Reference is made to Mr R Seegobin’s letter in SN dated February 3, (‘The model and risk analysis are everything to the Hope Canal project’) which identifies the essential parameters for hydrological modelling of the EDWC to determine the proposed additional capacity of the conservancy flood relief as well as where to locate the canal.
We are not sure if the writer has actually worked with reservoir modelling for low-level lands. Modelling for multiple outlets into tidal and non-tidal areas is not simple. Although many of the parameters could be gathered from old maps and existing data if they can still be found, a lot of new surveys will have to be undertaken. A key parameter is the storage-elevation curve of the conservancy, which must be revised to account for sedimentation over the last 100 years and fix the various capacity limits of its volume.
An old capacity curve from 1950 was used by the Hydraulics Division in the 1970s, but this needs to be thoroughly revised. Hydrographic surveys as well as a Lidar survey of the catchment areas above water will also have to be done.
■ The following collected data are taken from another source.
Background: an optimization exercise with open tools, aiming at small area. Do not read the settings as production practice. For this run, only the layout was checked, not whether the RTL still works. Power figures rest on the tool's default switching activity, not on a simulated workload.

==> design/flow/design.v <==
module fifo_router (
    input           clock,
    input           resetn,
    input           write_enb,
    input           soft_reset,
    input           read_enb,
    input           lfd_state,
    input [7:0]     data_in,
    output          empty,
    output          full,
    output reg [7:0]data_out
);
    reg [8:0] mem [0:15];
    reg [4:0] wr_ptr, re_ptr;
    reg [7:0] fifo_counter;
    reg lfd_state_s;
    integer i;
    always @(posedge clock) begin
        if (!resetn) 
            lfd_state_s <= 1'b0;
        else
            lfd_state_s <= lfd_state;
    end
    always @(posedge clock) begin
        if (!resetn) 
            {wr_ptr, re_ptr} <= 0;
        else if (soft_reset) 
            {wr_ptr, re_ptr} <= 0;
        else begin
            if (write_enb && !full)
                wr_ptr <= wr_ptr + 1; 
            else
                wr_ptr <= wr_ptr;
            if (read_enb && !empty) 
                re_ptr <= re_ptr + 1;
            else
                re_ptr <= re_ptr;
        end
    end
    always @(posedge clock) begin
        if (!resetn) begin
            fifo_counter <= 0;
        end
        else if (soft_reset) begin
            fifo_counter <= 0;
        end
        else if (read_enb && ! empty) begin
            if (mem[re_ptr[3:0]][8] == 1) begin
                fifo_counter <= mem [re_ptr[3:0]][7:2] + 1;
            end
            else if (fifo_counter != 0) begin
                fifo_counter <= fifo_counter - 1;
            end
        end
    end
    always @(posedge clock) begin
        if (!resetn) begin
            data_out <= 0;
        end
        else if (soft_reset) begin
            data_out <= 8'h00;
        end
        else if (fifo_counter == 0 && data_out != 0) begin
            data_out <= 8'h00;
        end
        else if (read_enb && !empty) begin
            data_out <= mem[re_ptr[3:0]];
        end
    end
    always @(posedge clock) begin
        if (!resetn) begin
            for (i = 0; i < 16; i = i + 1) begin
                mem[i] <= 0;
            end
        end
        else if (soft_reset) begin
            for (i = 0; i < 16; i = i + 1) begin
                mem[i] <= 0;
            end
        end
        else if (write_enb && !full) begin
            mem [wr_ptr[3:0]] <= {lfd_state_s, data_in};
        end
    end
    assign full = (wr_ptr == {~re_ptr[4], re_ptr[3:0]});
    assign empty = (wr_ptr == re_ptr);
endmodule
module router_sync(input [1:0]data_in,input detect_add,write_enb_reg,clk,rst,read_enb_0,read_enb_1,read_enb_2,
empty_1,empty_0,empty_2,full_0,full_1,full_2, 
			output reg[2:0] write_enb,
			output reg fifo_full,
			output vld_out_0,vld_out_1,vld_out_2,
			output reg soft_reset_0,soft_reset_1,soft_reset_2);
reg[1:0] fifo_address;       
reg [4:0] count_fifo_0_sft_rst,
			count_fifo_1_sft_rst,
			count_fifo_2_sft_rst;
always@(posedge clk)
begin
if(!rst)
fifo_address <= 2'd0;
else if(detect_add)
fifo_address<=data_in;
end
always@(posedge clk)
begin
if(write_enb_reg)
begin
case(fifo_address)
	 2'b00: write_enb<=3'b001;
         2'b01: write_enb<=3'b010;
         2'b10: write_enb<=3'b100;
         default: write_enb<=3'b000;
	endcase
	end
else
	write_enb <= 3'b000;
	end
	always@(*)
begin
case(fifo_address)
	2'b00:fifo_full = full_0;
	2'b01:fifo_full = full_1;
	2'b10:fifo_full = full_2;
	default:fifo_full = 0;
	endcase
	end
 assign vld_out_0 = !empty_0;
 assign vld_out_1 = !empty_1;
 assign vld_out_2 = !empty_2;
always@(posedge clk)
begin
if(!rst)
begin
soft_reset_0 <= 0;
count_fifo_0_sft_rst<=0;
end
else if(!vld_out_0)
begin
soft_reset_0 <= 0;
count_fifo_0_sft_rst<=0;
end
else if(read_enb_0)
begin
soft_reset_0 <= 0;
count_fifo_0_sft_rst<=0;
end
else if (count_fifo_0_sft_rst <= 5'd29)
begin
soft_reset_0 <=0;
count_fifo_0_sft_rst <= count_fifo_0_sft_rst+1;
end 
else
begin
soft_reset_0 <= 1;
count_fifo_0_sft_rst <= 0;
end
end
always@(posedge clk)
begin
if(!rst)
begin
soft_reset_1 <= 0;
count_fifo_1_sft_rst<=0;
end
else if(!vld_out_1)
begin
soft_reset_1 <= 0;
count_fifo_1_sft_rst<=0;
end
else if(read_enb_1)
begin
soft_reset_1 <= 0;
count_fifo_1_sft_rst<=0;
end
else if (count_fifo_1_sft_rst <= 5'd29)
begin
soft_reset_1 <=0;
count_fifo_1_sft_rst <= count_fifo_1_sft_rst+1;
end 
else
begin
soft_reset_1 <= 1;
count_fifo_1_sft_rst <= 0;
end
end
	always@(posedge clk)
begin
if(!rst)
begin
soft_reset_2 <= 0;
count_fifo_2_sft_rst<=0;
end
else if(!vld_out_2)
begin
soft_reset_2 <= 0;
count_fifo_2_sft_rst<=0;
end
else if(read_enb_2)
begin
soft_reset_2 <= 0;
count_fifo_2_sft_rst<=0;
end
else if (count_fifo_2_sft_rst <= 5'd29)
begin
soft_reset_2 <=0;
count_fifo_2_sft_rst <= count_fifo_2_sft_rst+1;
end 
else
begin
soft_reset_2 <= 1;
count_fifo_2_sft_rst <= 0;
end
end
endmodule	
module router_reg(
    clk, rst, pkt_valid, data_in, fifo_full, rst_int_reg, detect_add, ld_state, 
    laf_state, full_state, lfd_state, parity_done, low_pkt_valid, error, dout
);
    input [7:0] data_in;
    input clk, rst, pkt_valid, fifo_full, rst_int_reg, detect_add, ld_state, laf_state, full_state, lfd_state;
    output reg parity_done, low_pkt_valid, error;
    output reg [7:0] dout;
    reg [7:0] header_byte, fifo_full_state_byte, internal_parity, packet_parity_byte;
    always @(posedge clk) begin
        if (!rst) begin
            header_byte <= 0;
            fifo_full_state_byte <= 0;
        end else if (detect_add && pkt_valid && data_in[1:0] != 2'b11) begin
            header_byte <= data_in;
        end else if (ld_state && fifo_full) begin
            fifo_full_state_byte <= data_in;
        end
    end
    always @(posedge clk) begin
        if (!rst) begin
            dout <= 0;
        end else if (lfd_state) begin
            dout <= header_byte;
        end else if (ld_state && !fifo_full) begin
            dout <= data_in;  
        end else if (laf_state) begin
            dout <= fifo_full_state_byte;
        end else begin
            dout <= dout;
        end
    end
    always @(posedge clk) begin
        if (!rst) begin
            packet_parity_byte <= 0;
            parity_done <= 0;
        end else if (detect_add) begin
            packet_parity_byte <= 0;
            parity_done <= 0;
        end else if (rst_int_reg) begin
            packet_parity_byte <= 0;
            parity_done <= 0;
        end else if ((ld_state && !fifo_full && !pkt_valid) || (laf_state && !parity_done && low_pkt_valid)) begin
            packet_parity_byte <= data_in;
            parity_done <= 1;
        end
    end
    always @(posedge clk) begin
        if (!rst) begin
            low_pkt_valid <= 0;
        end else if (ld_state && !pkt_valid) begin
            low_pkt_valid <= 1;
        end
    end
    always @(posedge clk) begin
        if (!rst) begin
            internal_parity <= 0;
        end else if (detect_add) begin
            internal_parity <= 0;
        end else if (rst_int_reg) begin
            internal_parity <= 0;   
        end else if (lfd_state) begin
            internal_parity <= internal_parity ^ header_byte;   
        end else if (ld_state && !fifo_full && pkt_valid) begin
            internal_parity <= internal_parity ^ data_in;   
        end else begin
            internal_parity <= internal_parity;   
        end
    end
    always @(posedge clk) begin
        if (!rst) begin
            error <= 0;
        end else if (!parity_done) begin
            error <= 0;
        end else if (internal_parity != packet_parity_byte) begin
            error <= 1;
        end else begin
            error <= 0;
        end
    end
endmodule
module router_fsm (
    input           clock,              
    input           resetn,
    input           pkt_valid,
    input           parity_done,
    input           soft_reset_0,
    input           soft_reset_1,
    input           soft_reset_2,
    input           fifo_full,
    input           low_pkt_valid,
    input           fifo_empty_0,
    input           fifo_empty_1,
    input           fifo_empty_2,
    input [1:0]     data_in,
    output          busy,
    output          detect_add,
    output          ld_state,
    output          laf_state,
    output          full_state,
    output          write_enb_reg,
    output          rst_int_reg,
    output          lfd_state);
    reg [2:0]       present_state, next_state;
    reg [1:0]       fsm_addr;
    parameter       DECODE_ADDRESS      =   3'b000;
    parameter       LOAD_FIRST_DATA     =   3'b001;
    parameter       LOAD_DATA           =   3'b010;
    parameter       FIFO_FULL_STATE     =   3'b011;
    parameter       LOAD_AFTER_FULL     =   3'b100;
    parameter       LOAD_PARITY         =   3'b101;
    parameter       CHECK_PARITY_ERROR  =   3'b110;
    parameter       WAIT_TILL_EMPTY     =   3'b111;
    always @(posedge clock) begin
        if (!resetn) begin
            fsm_addr <= 2'b00;
        end
        else if (detect_add) begin
            fsm_addr <= data_in;
        end
    end
    always @(posedge clock) begin
        if (!resetn) begin
            present_state <= DECODE_ADDRESS;
        end
        else if ((soft_reset_0 && fsm_addr == 2'b00) ||
                 (soft_reset_1 && fsm_addr == 2'b01) ||
                 (soft_reset_2 && fsm_addr == 2'b10)  ) begin
            present_state <= DECODE_ADDRESS;
        end
        else
            present_state <= next_state;
    end
    always @(*) begin
        case (present_state)
            DECODE_ADDRESS    : begin
                                    if ((pkt_valid && (data_in[1:0] == 0) && fifo_empty_0) ||
                                        (pkt_valid && (data_in[1:0] == 1) && fifo_empty_1) ||
                                        (pkt_valid && (data_in[1:0] == 2) && fifo_empty_2) ) begin
                                        next_state     =   LOAD_FIRST_DATA;
                                    end
                                    else if ((pkt_valid && (data_in[1:0] == 0) && !fifo_empty_0) ||
                                        (pkt_valid && (data_in[1:0] == 1) && !fifo_empty_1) ||
                                        (pkt_valid && (data_in[1:0] == 2) && !fifo_empty_2) ) begin
                                        next_state     =   WAIT_TILL_EMPTY;
                                    end
                                    else
                                        next_state     =   DECODE_ADDRESS;
                                end 
            LOAD_FIRST_DATA   : begin
                                    next_state         =  LOAD_DATA;
                                end
            LOAD_DATA         : begin
                                    if (fifo_full) begin
                                        next_state     =   FIFO_FULL_STATE;
                                    end
                                    else if (!fifo_full && !pkt_valid) begin
                                        next_state     =   LOAD_PARITY;
                                    end
                                    else
                                        next_state     =   LOAD_DATA;
                                end
            FIFO_FULL_STATE   : begin
                                    if (!fifo_full) begin
                                        next_state     =   LOAD_AFTER_FULL;
                                    end
                                    else
                                        next_state     =   FIFO_FULL_STATE;
                                end
            LOAD_AFTER_FULL   : begin
                                    if (parity_done) begin
                                        next_state     =   DECODE_ADDRESS;
                                    end
                                    else if (!parity_done && low_pkt_valid) begin
                                        next_state     =   LOAD_PARITY;
                                    end
                                    else if (!parity_done && !low_pkt_valid) begin
                                        next_state     =   LOAD_DATA;
                                    end
                                    else
                                        next_state     =   LOAD_AFTER_FULL;
                                end
            LOAD_PARITY       : begin
                                        next_state     =   CHECK_PARITY_ERROR;
                                end 
            CHECK_PARITY_ERROR: begin
                                    if (!fifo_full) begin
                                        next_state     =   DECODE_ADDRESS;
                                    end
                                    else
                                        next_state     =   CHECK_PARITY_ERROR;
                                end 
            WAIT_TILL_EMPTY   : begin
                                    if ((fifo_empty_0 && (fsm_addr == 0)) ||
                                        (fifo_empty_1 && (fsm_addr == 1)) ||
                                        (fifo_empty_2 && (fsm_addr == 2)) ) begin
                                        next_state     =   LOAD_FIRST_DATA;
                                    end
                                    else
                                        next_state     =   WAIT_TILL_EMPTY;
                                end 
            default           :         next_state     =   DECODE_ADDRESS;
        endcase
    end
    assign  busy        =   ((present_state ==  LOAD_FIRST_DATA) ||
                             (present_state ==  LOAD_PARITY) ||
                             (present_state ==  FIFO_FULL_STATE) ||
                             (present_state ==  LOAD_AFTER_FULL) ||
                             (present_state ==  WAIT_TILL_EMPTY) ||
                             (present_state ==  CHECK_PARITY_ERROR))    ? 1 : 0;
    assign  detect_add  =   ((present_state ==  DECODE_ADDRESS))        ? 1 : 0;
    assign  lfd_state   =   ((present_state ==  LOAD_FIRST_DATA))       ? 1 : 0;
    assign  ld_state    =   ((present_state ==  LOAD_DATA))             ? 1 : 0;
    assign  write_enb_reg=  ((present_state ==  LOAD_DATA) ||
                             (present_state ==  LOAD_AFTER_FULL) ||
                             (present_state ==  LOAD_PARITY))           ? 1 : 0;
    assign  full_state  =   ((present_state ==  FIFO_FULL_STATE))       ? 1 : 0;
    assign  laf_state   =   ((present_state ==  LOAD_AFTER_FULL))       ? 1 : 0;
    assign  rst_int_reg =   ((present_state ==  CHECK_PARITY_ERROR))    ? 1 : 0;
endmodule
module router_top (
    input           clock,
    input           resetn,
    input           read_enb_0,
    input           read_enb_1,
    input           read_enb_2,
    input           pkt_valid,
    input[7:0]      data_in,
    output          valid_out_0,
    output          valid_out_1,
    output          valid_out_2,
    output          error,
    output          busy,
    output[7:0]     data_out_0,
    output[7:0]     data_out_1,
    output[7:0]     data_out_2
);
    wire            fifo_full, rst_int_reg, detect_add, ld_state, laf_state, full_0, full_1, full_2;
    wire            full_state, lfd_state, parity_done, low_pkt_valid, write_enb_reg;
    wire [7:0]      dout;
    wire            soft_reset_0, soft_reset_1, soft_reset_2, fifo_empty_0, fifo_empty_1, fifo_empty_2;
    wire [2:0]      write_enb;
    router_reg register (
        .clk          (clock),
        .rst         (resetn),
        .pkt_valid      (pkt_valid),
        .fifo_full      (fifo_full),
        .rst_int_reg    (rst_int_reg),
        .detect_add     (detect_add),
        .ld_state       (ld_state),
        .laf_state      (laf_state),
        .full_state     (full_state),
        .lfd_state      (lfd_state),
        .data_in        (data_in),
        .parity_done    (parity_done),
        .low_pkt_valid  (low_pkt_valid),
        .error            (error),
        .dout           (dout)
    );
    router_fsm fsm (
        .clock          (clock),
        .resetn         (resetn),
        .pkt_valid      (pkt_valid),
        .parity_done    (parity_done),
        .soft_reset_0   (soft_reset_0),
        .soft_reset_1   (soft_reset_1),
        .soft_reset_2   (soft_reset_2),
        .fifo_full      (fifo_full),
        .low_pkt_valid  (low_pkt_valid),
        .fifo_empty_0   (fifo_empty_0),
        .fifo_empty_1   (fifo_empty_1),
        .fifo_empty_2   (fifo_empty_2),
        .data_in        (data_in[1:0]),
        .busy           (busy),
        .detect_add     (detect_add),
        .ld_state       (ld_state),
        .laf_state      (laf_state),
        .full_state     (full_state),
        .write_enb_reg  (write_enb_reg),
        .rst_int_reg    (rst_int_reg),
        .lfd_state      (lfd_state)
    );
    router_sync synchronizer (
        .detect_add     (detect_add),
        .write_enb_reg  (write_enb_reg),
        .clk         (clock),
        .rst         (resetn),
        .read_enb_0     (read_enb_0),
        .read_enb_1     (read_enb_1),
        .read_enb_2     (read_enb_2),
        .empty_0        (fifo_empty_0),
        .empty_1        (fifo_empty_1),
        .empty_2        (fifo_empty_2),
        .full_0         (full_0),
        .full_1         (full_1),
        .full_2         (full_2),
        .data_in        (data_in[1:0]),
        .vld_out_0      (valid_out_0),
        .vld_out_1      (valid_out_1),
        .vld_out_2      (valid_out_2),
        .soft_reset_0   (soft_reset_0),
        .soft_reset_1   (soft_reset_1),
        .soft_reset_2   (soft_reset_2),
        .fifo_full      (fifo_full),
        .write_enb      (write_enb)
    );
    fifo_router fifo_0 (
        .clock          (clock),
        .resetn         (resetn),
        .write_enb      (write_enb[0]),
        .soft_reset     (soft_reset_0),
        .read_enb       (read_enb_0),
        .lfd_state      (lfd_state),
        .data_in        (dout),
        .full           (full_0),
        .empty          (fifo_empty_0),
        .data_out       (data_out_0)
    );
    fifo_router fifo_1 (
        .clock          (clock),
        .resetn         (resetn),
        .write_enb      (write_enb[1]),
        .soft_reset     (soft_reset_1),
        .read_enb       (read_enb_1),
        .lfd_state      (lfd_state),
        .data_in        (dout),
        .full           (full_1),
        .empty          (fifo_empty_1),
        .data_out       (data_out_1)
    );
    fifo_router fifo_2 (
        .clock          (clock),
        .resetn         (resetn),
        .write_enb      (write_enb[2]),
        .soft_reset     (soft_reset_2),
        .read_enb       (read_enb_2),
        .lfd_state      (lfd_state),
        .data_in        (dout),
        .full           (full_2),
        .empty          (fifo_empty_2),
        .data_out       (data_out_2)
    );
endmodule
==> design/flow/run.sh <==
#!/bin/bash
# synth_recipe.tcl (not shown) runs the flow's synth.tcl, then flattens the netlist and writes it again
# the make line also repeats each setting of config.mk as NAME=value (left out here)
make -C /OpenROAD-flow-scripts/flow DESIGN_CONFIG=/design/flow/config.mk WORK_HOME=/design/flow/orfs CLKGATE_MAP_FILE= SYNTH_SCRIPT=/design/flow/synth_recipe.tcl finish
==> design/flow/config.mk <==
export PLATFORM = sky130hd
export DESIGN_NAME = router_top
export DESIGN_NICKNAME = router_top
export VERILOG_FILES = /design/flow/design.v
export SDC_FILE = /design/flow/constraint.sdc
export NUM_CORES = 4
export LEC_CHECK = 0
export CAP_MARGIN = 20
export CORE_MARGIN = 2
export CORE_UTILIZATION = 40
export SLEW_MARGIN = 20
==> design/flow/constraint.sdc <==
create_clock -name core_clock -period 5.0 [get_ports {clock}]
set_input_delay 1.0000 -clock core_clock [delete_from_list [all_inputs] [get_ports {clock}]]
set_output_delay 1.0000 -clock core_clock [all_outputs]
set_load 0.01 [all_outputs]
==> notes.md <==
-- power by group --
| part | internal (mW) | switching [mW] |
|---|---|---|
| combinational | 0.761 | 1.06 |
| sequential | 5.49 | 0.314 |
| clock | 2.89 | 1.95 |
-- placed cells by master, fill, tap and decap left out, types with 24 or more instances in the layout --
| cell type | n |
|---|---|
| clkdlybuf4s50_1 | 42 |
| mux4_2 | 119 |
| and2_1 | 438 |
| edfxtp_1 | 432 |
| nand3_1 | 30 |
| inv_1 | 28 |
| xor2_1 | 54 |
| mux2i_1 | 42 |
| buf_4 | 69 |
| nand2b_1 | 24 |
| clkbuf_16 | 61 |
| a21oi_1 | 57 |
| a22oi_1 | 30 |
| nor3_1 | 37 |
| ha_1 | 30 |
| o21ai_0 | 50 |
| nor2_1 | 165 |
| dfxtp_1 | 149 |
| xnor2_1 | 24 |
| nand2_1 | 114 |
-- worst reg2reg max path, delay by kind of cell, from the launching register on --
| family | cells | cell delay (ns) |
|---|---|---|
| simple gates | 1 | 0.18 |
| flops | 1 | 1.02 |
| compound gates | 3 | 0.82 |
| mux | 3 | 1.38 |
-- layout make-up --
cell class,count,area (um2)
clock buffer,70,1580
clock inverter,46,553.0
fill,5912,36320
inverter,28,105.1
multi-input combinational,1370,10340
sequential,592,16200
tap,873,1092
timing repair buffer,112,965.9
-- metal layers --
layer,global-route usage [%],vias up,wire length (um)
met5,0,-,0
met4,5.482,0,1591
met3,2.387,97,3301
met2,30.64,432,30780
met1,25.98,8365,28810
li1,-,7756,-
-- cells by family after synthesis --
group	after synthesis	share of synthesized area [%]
adders and majority gates	30	1.383
AOI/OAI and AO/OA	218	4.989
buffers and inverters	149	2.319
DFF	592	59.61
xor gates and xnor gates	78	2.518
muxes	161	11.43
and+or+nand+nor	883	17.75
Not much is mentioned about his risk analysis details, an exercise which has rarely (if ever) been used in Guyana. A lot of dam safety protocols have to be included in this, but where is the dam safety analysis for this aging liability? Management of this conservancy is also essential in any flood hazard reduction measures, and nothing has really been achieved in this sector to establish rule curves on supply and demand of water. No one has a grasp on how much water is really needed for this conservancy and what its inter-year distribution is. Can its full supply level be reduced substantially year round? Has the conservancy ever been annually cleaned of all weeds and silt to facilitate east-west water passage?
The condition of the reservoir must be a realistic input to the model since it impacts on output.
In addition to hydraulic modelling of the conservancy there must be hydraulic analysis of the water conveyance works throughout the conservancy to the river and the sea. Some hydrologic models can handle channel routing in their routines, but the conservancy in the coastal plain cannot be modelled in sufficient detail using nodes and storage points. The complementary hydraulic analysis of the system is the key to a search for the least-cost solution to the flooding problem. Substantial surveys have to be undertaken to establish the variables needed to design any improvement works. Surprisingly, work has yet to be completed to establish the hydraulic capacity of the existing Land of Canaan (LOC) canal and its conservancy supply. This may be a bit complicated for local engineers and most of it should have been done since the problem started.
The UN in 2006 made some excellent recommendations about measures needed to decrease the hazard level of the conservancy for the short, medium and long terms, but implementation progress in this area has been dismal.
Pictures of the conservancy dam show a badly deteriorated eastern section of the dam compared to the 1970s. Successive government engineering interventions since the 1990s have apparently aggravated the dam condition. In short, these so called improvements have been based on poor engineering judgement and are now liabilities. No new information has really been collected about the physical characteristics of the reservoir, despite all the problems encountered to date. The hydraulic capacity of the burrow trench, the nature of any internal cross dams and the capacity of the relief outlets have not been firmly established.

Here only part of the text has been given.